While our study commendably illustrated powerful performance in classifying occlusal relationships for molars, canines, and anterior teeth, it also acknowledges certain limitations. For instance, the small sample size inhibited our ability to subdivide occlusal relationships into rarer subclasses, an aspect that can affect model training reliability (Correia, Habib & Vogel, 2014). Therefore, future research should focus on increasing the sample size supporting richer and more detailed analyses of occlusal relationships.
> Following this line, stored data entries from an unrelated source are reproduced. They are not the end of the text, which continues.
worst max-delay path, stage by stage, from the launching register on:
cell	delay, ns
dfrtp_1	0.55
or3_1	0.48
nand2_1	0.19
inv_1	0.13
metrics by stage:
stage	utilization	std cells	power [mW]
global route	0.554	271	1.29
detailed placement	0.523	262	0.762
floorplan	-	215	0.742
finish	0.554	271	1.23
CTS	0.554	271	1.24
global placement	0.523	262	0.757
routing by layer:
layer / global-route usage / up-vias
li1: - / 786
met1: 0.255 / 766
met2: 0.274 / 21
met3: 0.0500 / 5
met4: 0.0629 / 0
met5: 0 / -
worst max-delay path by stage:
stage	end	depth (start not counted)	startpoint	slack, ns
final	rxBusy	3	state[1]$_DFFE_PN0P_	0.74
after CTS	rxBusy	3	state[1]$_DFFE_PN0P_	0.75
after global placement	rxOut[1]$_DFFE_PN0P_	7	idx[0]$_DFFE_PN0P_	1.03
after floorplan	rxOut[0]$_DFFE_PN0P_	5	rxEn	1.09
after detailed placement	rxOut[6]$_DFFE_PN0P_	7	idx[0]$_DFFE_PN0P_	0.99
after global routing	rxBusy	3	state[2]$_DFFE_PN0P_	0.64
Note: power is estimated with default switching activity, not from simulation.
<file path="config.mk">
export PLATFORM = sky130hd
export DESIGN_NAME = matrix_link_ctrl
export DESIGN_NICKNAME = d
export VERILOG_FILES = /design/src/rtl/matrix_link_ctrl.sv
export SDC_FILE = /design/constraint.sdc
export NUM_CORES = 1
export LEC_CHECK = 0
export BUFFER_PORTS_ARGS = -buffer_cell sky130_fd_sc_hd__buf_2
export CAP_MARGIN = 10
export CORE_MARGIN = 2
export CORE_UTILIZATION = 25
export DETAILED_ROUTE_END_ITERATION = 8
export MAX_ROUTING_LAYER = met4
export PLACE_DENSITY = 0.46
export SETUP_SLACK_MARGIN = 0.5
export SLEW_MARGIN = 20
export SYNTH_ARGS = -nofsm -noshare
export SYNTH_HDL_FRONTEND = slang
export SYNTH_SLANG_ARGS = --single-unit
</file>
<file path="constraint.sdc">
create_clock -name i_Clk -period 5.4 [get_ports i_Clk]
set_clock_uncertainty 0.15 [all_clocks]
set_input_delay 0.81 -clock i_Clk [delete_from_list [all_inputs] [get_ports i_Clk]]
set_output_delay 0.81 -clock i_Clk [all_outputs]
set_load 0.02 [all_outputs]
</file>
$ cat src/rtl/hc_stream_xor.sv
// hc_stream_xor: keystream prefetch FIFO and valid/ready XOR stage behind the HC stream cipher core
//   clk, reset_n                      : clock, synchronous active-low reset
//   start                             : pulse to re-init the core and flush all local state
//   core_init, core_next              : one-cycle init / keystream-word requests to the core
//   core_ready, core_s, core_s_valid  : core idle level, keystream word and its strobe
//   din_data/valid/ready              : input word handshake
//   dout_data/valid/ready             : output word (din ^ keystream) handshake
//   word_count, busy                  : words output since start, high while initialising
module hc_stream_xor #(
    parameter int FIFO_DEPTH = 4
) (
    input  logic        clk,
    input  logic        reset_n,
    input  logic        start,
    output logic        core_init,
    output logic        core_next,
    input  logic        core_ready,
    input  logic [31:0] core_s,
    input  logic        core_s_valid,
    input  logic [31:0] din_data,
    input  logic        din_valid,
    output logic        din_ready,
    output logic [31:0] dout_data,
    output logic        dout_valid,
    input  logic        dout_ready,
    output logic [31:0] word_count,
    output logic        busy
);
    localparam int AW = $clog2(FIFO_DEPTH);
    localparam logic [AW:0] DEPTH_W = FIFO_DEPTH[AW:0];

    typedef enum logic [1:0] {ST_IDLE, ST_INIT, ST_RUN} state_t;

    state_t        r_state;
    logic [31:0]   r_fifo [FIFO_DEPTH];
    logic [AW-1:0] r_wr;
    logic [AW-1:0] r_rd;
    logic [AW:0]   r_cnt;
    logic          r_pending;
    logic          r_core_init;
    logic          r_core_next;
    logic          r_dout_valid;
    logic [31:0]   r_dout_data;
    logic [31:0]   r_word_count;
    logic          r_busy;
    logic          w_push;
    logic          w_pop;

    // Only a word we actually asked for is captured; stale or spurious strobes are dropped.
    assign w_push    = core_s_valid && r_pending;
    assign din_ready = (r_state == ST_RUN) && (r_cnt != '0) && (!r_dout_valid || dout_ready);
    assign w_pop     = din_valid && din_ready;

    assign core_init  = r_core_init;
    assign core_next  = r_core_next;
    assign dout_data  = r_dout_data;
    assign dout_valid = r_dout_valid;
    assign word_count = r_word_count;
    assign busy       = r_busy;

    always_ff @(posedge clk) begin
        if (!reset_n) begin
            r_state      <= ST_IDLE;
            r_wr         <= '0;
            r_rd         <= '0;
            r_cnt        <= '0;
            r_pending    <= 1'b0;
            r_core_init  <= 1'b0;
            r_core_next  <= 1'b0;
            r_dout_valid <= 1'b0;
            r_dout_data  <= '0;
            r_word_count <= '0;
            r_busy       <= 1'b0;
        end else if (start) begin
            r_state      <= ST_INIT;
            r_wr         <= '0;
            r_rd         <= '0;
            r_cnt        <= '0;
            r_pending    <= 1'b0;
            r_core_init  <= 1'b1;
            r_core_next  <= 1'b0;
            r_dout_valid <= 1'b0;
            r_word_count <= '0;
            r_busy       <= 1'b1;
        end else begin
            r_core_init <= 1'b0;
            r_core_next <= 1'b0;
            // core_ready still reflects the pre-init core while core_init is high.
            if (r_state == ST_INIT && !r_core_init && core_ready) begin
                r_state <= ST_RUN;
                r_busy  <= 1'b0;
            end
            // One outstanding request at most, so a free slot is guaranteed for its word.
            if (w_push) begin
                r_pending <= 1'b0;
            end else if (r_state == ST_RUN && !r_pending && core_ready && r_cnt < DEPTH_W) begin
                r_core_next <= 1'b1;
                r_pending   <= 1'b1;
            end
            if (w_push) begin
                r_fifo[r_wr] <= core_s;
                r_wr         <= r_wr + 1'b1;
            end
            if (w_pop) begin
                r_rd         <= r_rd + 1'b1;
                r_dout_data  <= din_data ^ r_fifo[r_rd];
                r_dout_valid <= 1'b1;
                r_word_count <= r_word_count + 32'd1;
            end else if (r_dout_valid && dout_ready) begin
                r_dout_valid <= 1'b0;
            end
            r_cnt <= r_cnt + {{AW{1'b0}}, w_push} - {{AW{1'b0}}, w_pop};
        end
    end
endmodule

$ cat config.mk
export PLATFORM = sky130hd
export DESIGN_NAME = hc_stream_xor
export DESIGN_NICKNAME = d
export VERILOG_FILES = /design/src/rtl/hc_stream_xor.sv
export SDC_FILE = /design/constraint.sdc
export NUM_CORES = 1
export LEC_CHECK = 0
export ABC_CLOCK_PERIOD_IN_PS = 5300
export CELL_PAD_IN_SITES_DETAIL_PLACEMENT = 0
export CELL_PAD_IN_SITES_GLOBAL_PLACEMENT = 1
export CORE_UTILIZATION = 25
export CTS_CLUSTER_SIZE = 16
export DETAILED_ROUTE_END_ITERATION = 16
export GPL_TIMING_DRIVEN = 0
export PLACE_DENSITY = 0.62
export SETUP_SLACK_MARGIN = 0.5
export SYNTH_ARGS = -nofsm -noshare
export SYNTH_HDL_FRONTEND = slang
export SYNTH_SLANG_ARGS = --single-unit
export TNS_END_PERCENT = 50
$ cat constraint.sdc
create_clock -name clk -period 5.3 [get_ports clk]
set_clock_uncertainty 0.2 [all_clocks]
set_input_delay 1.06 -clock clk [delete_from_list [all_inputs] [get_ports clk]]
set_output_delay 1.06 -clock clk [all_outputs]
set_load 0.005 [all_outputs]
Word-level counts from Yosys, hierarchy flattened --
Memories as Yosys holds them, arrays and structs flattened. A register that Yosys moved wholly into a read port is not among the register bits. Index checks and enable logic that the tools add are counted. W data, S select, Z words.
Storage, ports and cells: bits in registers 78, word-level logic and storage cells 58, RAM bits 128, memories 1, input port bits 71
Cells by class: mux-type cells 14, reduce and logical (&&, ||, !) cells 20, bitwise gates (word level) 3, equal/unequal tests 2, magnitude comparators 1, add/subtract/negate cells 5
Memory list:
- r_fifo | words 4, width 32, read ports 1, clocked after memory_dff 1, write ports 1, line 35 | logic [31:0] r_fifo [FIFO_DEPTH];
Operator list (count):
- $add A32 B1 Y32 const B | 1
- $xor A32 B32 Y32 | 1
- $mux W1 | 12
- $logic_and A1 B1 Y1 | 10
- $add A2 B1 Y2 const B | 2
- $mux W2 | 2
- $reduce_bool A2 Y1 | 2
- $add A3 B1 Y3 | 1
- $logic_not A1 Y1 | 3
- $lt A3 B3 Y1 const B | 1
- $reduce_bool A3 Y1 | 1
- $reduce_or A3 Y1 | 1
- $sub A3 B1 Y3 | 1
- $eq A2 B1 Y1 const B | 1
- $eq A2 B2 Y1 const B | 1
- $not A1 Y1 | 2
- $reduce_and A2 Y1 | 1
- $reduce_or A2 Y1 | 1
- $logic_or A1 B1 Y1 | 1

Logic depth before layout (Yosys ltp) --
Gate-level depths: netlist of run 1.
word-level depth 6, depth in mapped cells 13, gate-level depth less buffers 11

Worst setup path before layout of run 1 --
No wires, ideal clock.
kind input -> register, from input dout_ready, to register r_cnt[2], path slack 1.940 ns, library setup time 0.128 ns, path buffers 2, arrival 3.033 ns, stages 13, data required time 4.972 ns, cells stage by stage nand2b_1 > nand4_1 > clkbuf_1 > inv_2 > buf_2 > ha_1 > inv_1 > ha_1 > inv_1 > fa_1 > xor2_1 > xnor2_1 > nor2_1
Between the ends: longest elaborated chain between the ends 4
RTL lines:
- start, declared | line 25 | input logic dout_ready,
- $logic_or A1 B1 Y1 | line 51 | assign din_ready = (r_state == ST_RUN) && (r_cnt != '0) && (!r_dout_valid || dout_ready);
- $logic_and A1 B1 Y1 | line 51
- $logic_and A1 B1 Y1 | line 52 | assign w_pop = din_valid && din_ready;
- named net w_pop | line 47 | logic w_pop;
- $sub A3 B1 Y3 | line 112 | r_cnt <= r_cnt + {{AW{1'b0}}, w_push} - {{AW{1'b0}}, w_pop};
- end signal, assigned | line 112
- end, declared | line 38 | logic [AW:0] r_cnt;
The timed path passes the listed nets, and every way through them passes these cells. A chain may end at the register's enable or synchronous reset.

Worst setup path after layout of run 1 --
Ends and elaborated chain as after synthesis.
$ cat config.mk
export PLATFORM = sky130hd
export DESIGN_NAME = execute
export DESIGN_NICKNAME = d
export VERILOG_FILES = /design/src/rtl/execute_pkg.sv /design/src/rtl/execute_muldiv.sv /design/src/rtl/execute.sv
export SDC_FILE = /design/constraint.sdc
export NUM_CORES = 1
export LEC_CHECK = 0
export BUFFER_PORTS_ARGS = -buffer_cell sky130_fd_sc_hd__buf_2
export CORE_AREA = 2 2 307 188
export CTS_CLUSTER_DIAMETER = 150
export DETAILED_ROUTE_END_ITERATION = 8
export DIE_AREA = 0 0 309 190
export PLACE_DENSITY = 0.64
export SLEW_MARGIN = 20
export SYNTH_ARGS = -nofsm -noshare
export SYNTH_HDL_FRONTEND = slang
export SYNTH_SLANG_ARGS = --single-unit
$ cat constraint.sdc
create_clock -name clk_i -period 3.5 [get_ports clk_i]
set_input_delay 0.7 -clock clk_i [delete_from_list [all_inputs] [get_ports clk_i]]
set_output_delay 0.7 -clock clk_i [all_outputs]
set_load 0.02 [all_outputs]
$ cat src/rtl/layer2_argmax_tracker.sv
// Running maximum of the per-node sums; a strict signed compare keeps the
// lowest node index on ties.
module layer2_argmax_tracker
  import layer2_argmax_pkg::*;
(
  input  logic        clk,
  input  logic        reset,
  input  logic        clear,
  input  logic        update,
  input  logic [15:0] value,
  input  logic [3:0]  index,
  output logic [15:0] max_val,
  output logic [3:0]  max_idx
);

  always_ff @(posedge clk or posedge reset) begin
    if (reset) begin
      max_val <= '0;
      max_idx <= '0;
    end else if (clear) begin
      max_val <= MAX_INIT;
      max_idx <= '0;
    end else if (update && ($signed(value) > $signed(max_val))) begin
      max_val <= value;
      max_idx <= index;
    end
  end

endmodule

$ cat src/rtl/layer2_argmax.sv
// Layer-2 output stage: loads the kernel into an external byte BRAM, streams
// each 200-bit hidden vector from SDRAM and writes back the argmax class.
module layer2_argmax
  import layer2_argmax_pkg::*;
#(
  parameter int NUM_SAMPLES = DEF_NUM_SAMPLES
) (
  input  logic        clk,
  input  logic        reset,
  input  logic        ready,
  output logic        done,
  output logic [3:0]  state,
  output logic [3:0]  class_out,
  output logic        read_n,
  output logic        write_n,
  output logic        chipselect,
  output logic [1:0]  byteenable,
  output logic [31:0] address,
  output logic [15:0] writedata,
  input  logic [15:0] readdata,
  input  logic        readdatavalid,
  input  logic        waitrequest,
  output logic [11:0] s1_adr,
  output logic [11:0] s2_adr,
  output logic [7:0]  s1_d,
  output logic [7:0]  s2_d,
  input  logic [7:0]  s1_q,
  input  logic [7:0]  s2_q,
  output logic        s1_w,
  output logic        s2_w
);

  localparam logic [6:0] LAST_SAMPLE = 7'(NUM_SAMPLES - 1);

  l2_state_t cur;
  l2_state_t nxt;

  logic [10:0]        sent;
  logic [10:0]        received;
  logic [10:0]        count_target;
  logic               loading;
  logic               rd_req;
  logic               rd_accept;
  logic               rd_valid;
  logic [IN_BITS-1:0] vec;
  logic [15:0]        acc;
  logic [3:0]         node;
  logic [11:0]        node_base;
  logic [6:0]         calc_cnt;
  logic [6:0]         sample;
  logic [31:0]        in_base;
  logic [15:0]        max_val;
  logic [3:0]         max_idx;

  assign loading      = (cur == ST_LDW) || (cur == ST_LDIN);
  assign count_target = (cur == ST_LDW) ? KERNEL_WORDS_W : IN_WORDS_W;
  assign rd_req       = loading && (sent < count_target);
  assign rd_accept    = rd_req && !waitrequest;
  // Responses are only counted while a load is expecting them; strays are dropped.
  assign rd_valid     = loading && readdatavalid && (received < count_target);

  assign state      = cur;
  assign done       = (cur == ST_DONE);
  assign read_n     = !rd_req;
  assign write_n    = (cur != ST_WRITE);
  assign chipselect = 1'b1;
  assign byteenable = 2'b11;
  assign writedata  = {12'b0, max_idx};

  assign s1_d = readdata[7:0];
  assign s2_d = readdata[15:8];
  assign s1_w = (cur == ST_LDW) && rd_valid;
  assign s2_w = (cur == ST_LDW) && rd_valid;

  always_comb begin
    case (cur)
      ST_LDW:   address = WEIGHT_ADDR + {21'b0, sent};
      ST_LDIN:  address = in_base + {21'b0, sent};
      ST_WRITE: address = RESULT_ADDR + {25'b0, sample};
      default:  address = '0;
    endcase
  end

  // BRAM ports: kernel fill in LDW, bias fetch in BIAS, weight pairs in CALC.
  always_comb begin
    s1_adr = '0;
    s2_adr = '0;
    case (cur)
      ST_LDW: begin
        s1_adr = {received, 1'b0};
        s2_adr = {received, 1'b1};
      end
      ST_BIAS: s1_adr = node_base;
      ST_CALC: begin
        s1_adr = node_base + {4'b0, calc_cnt, 1'b0} + 12'd1;
        s2_adr = node_base + {4'b0, calc_cnt, 1'b0} + 12'd2;
      end
      default: ;
    endcase
  end

  always_ff @(posedge clk or posedge reset) begin
    if (reset) cur <= ST_IDLE;
    else       cur <= nxt;
  end

  always_comb begin
    nxt = cur;
    case (cur)
      ST_IDLE:  if (ready) nxt = ST_LDW;
      ST_LDW:   if (received == KERNEL_WORDS_W) nxt = ST_INIT;
      ST_INIT:  nxt = ST_LDIN;
      ST_LDIN:  if (received == IN_WORDS_W) nxt = ST_BIAS;
      ST_BIAS:  nxt = ST_CALC;
      ST_CALC:  if (calc_cnt == CALC_LAST) nxt = ST_CMP;
      ST_CMP:   nxt = (node == LAST_NODE) ? ST_WRITE : ST_BIAS;
      ST_WRITE: if (!waitrequest) nxt = ST_SDONE;
      ST_SDONE: nxt = (sample == LAST_SAMPLE) ? ST_DONE : ST_INIT;
      ST_DONE:  if (!ready) nxt = ST_IDLE;
      default:  nxt = ST_IDLE;
    endcase
  end

  // The hidden vector is rotated two bits per accumulate cycle, so after the
  // 100 pairs of one node it is back in place for the next node.
  always_ff @(posedge clk or posedge reset) begin
    if (reset) begin
      sent      <= '0;
      received  <= '0;
      vec       <= '0;
      acc       <= '0;
      node      <= '0;
      node_base <= '0;
      calc_cnt  <= '0;
      sample    <= '0;
      in_base   <= '0;
      class_out <= '0;
    end else begin
      if (rd_accept) sent <= sent + 11'd1;
      if (rd_valid)  received <= received + 11'd1;
      case (cur)
        ST_IDLE: begin
          sent     <= '0;
          received <= '0;
          sample   <= '0;
          in_base  <= INPUT_ADDR;
        end
        ST_INIT: begin
          sent      <= '0;
          received  <= '0;
          vec       <= '0;
          node      <= '0;
          node_base <= '0;
        end
        ST_LDIN: begin
          if (rd_valid) begin
            if (received == LAST_IN_WORD) vec <= {readdata[15:8], vec[IN_BITS-1:8]};
            else                          vec <= {readdata, vec[IN_BITS-1:16]};
          end
        end
        ST_BIAS: calc_cnt <= '0;
        ST_CALC: begin
          calc_cnt <= calc_cnt + 7'd1;
          if (calc_cnt == 7'd0) begin
            acc <= sext8(s1_q);
          end else begin
            acc <= acc + (vec[0] ? sext8(s1_q) : 16'd0) + (vec[1] ? sext8(s2_q) : 16'd0);
            vec <= {vec[1:0], vec[IN_BITS-1:2]};
          end
        end
        ST_CMP: begin
          node      <= node + 4'd1;
          node_base <= node_base + STRIDE_W;
        end
        ST_WRITE: if (!waitrequest) class_out <= max_idx;
        ST_SDONE: begin
          sample  <= sample + 7'd1;
          in_base <= in_base + IN_STEP;
        end
        default: ;
      endcase
    end
  end

  layer2_argmax_tracker u_tracker (
    .clk     (clk),
    .reset   (reset),
    .clear   (cur == ST_INIT),
    .update  (cur == ST_CMP),
    .value   (acc),
    .index   (node),
    .max_val (max_val),
    .max_idx (max_idx)
  );

endmodule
In summary, despite inherent limitations, our study’s model reflects promising capabilities in classifying relationships among molars, canines, and anterior teeth. This advancement holds significant potential for clinical application, representing progress toward enhanced communication between orthodontists and patients. We look forward to continuing our efforts to refine this model and expand its capabilities in the future.
Conclusions
This study successfully demonstrates the application of a Swin Transformer-based deep learning model for the automatic classification of teeth occlusal relationships, specifically focusing on molars, canines, and incisors. The model achieved remarkable accuracy, reflected in weighted average F1 scores of 0.90 and 0.89 for molar and canine classifications, respectively, and a score of 0.89 for identifying incisor relationships. These findings indicate a high recognition capability across various occlusal scenarios, significantly enhancing the efficiency of occlusal classification processes while mitigating subjective bias from clinicians and facilitating rapid extraction of key information. Moreover, this research underscores the potential of deep learning methodologies in the field of orthodontics, effectively supporting clinical decision-making, optimizing patient management, and improving treatment monitoring. Nonetheless, it is essential to note that while the advancements exhibited in this study are promising, the application of the model should complement traditional clinical examinations rather than replace expert judgment. Future research should aim to expand the dataset further and investigate the classification of rare subclasses, thereby enhancing the comprehensiveness and reliability of occlusal relationship assessments. We maintain an optimistic outlook regarding the prospective applications of this model in clinical practice and anticipate further improvements and expansions.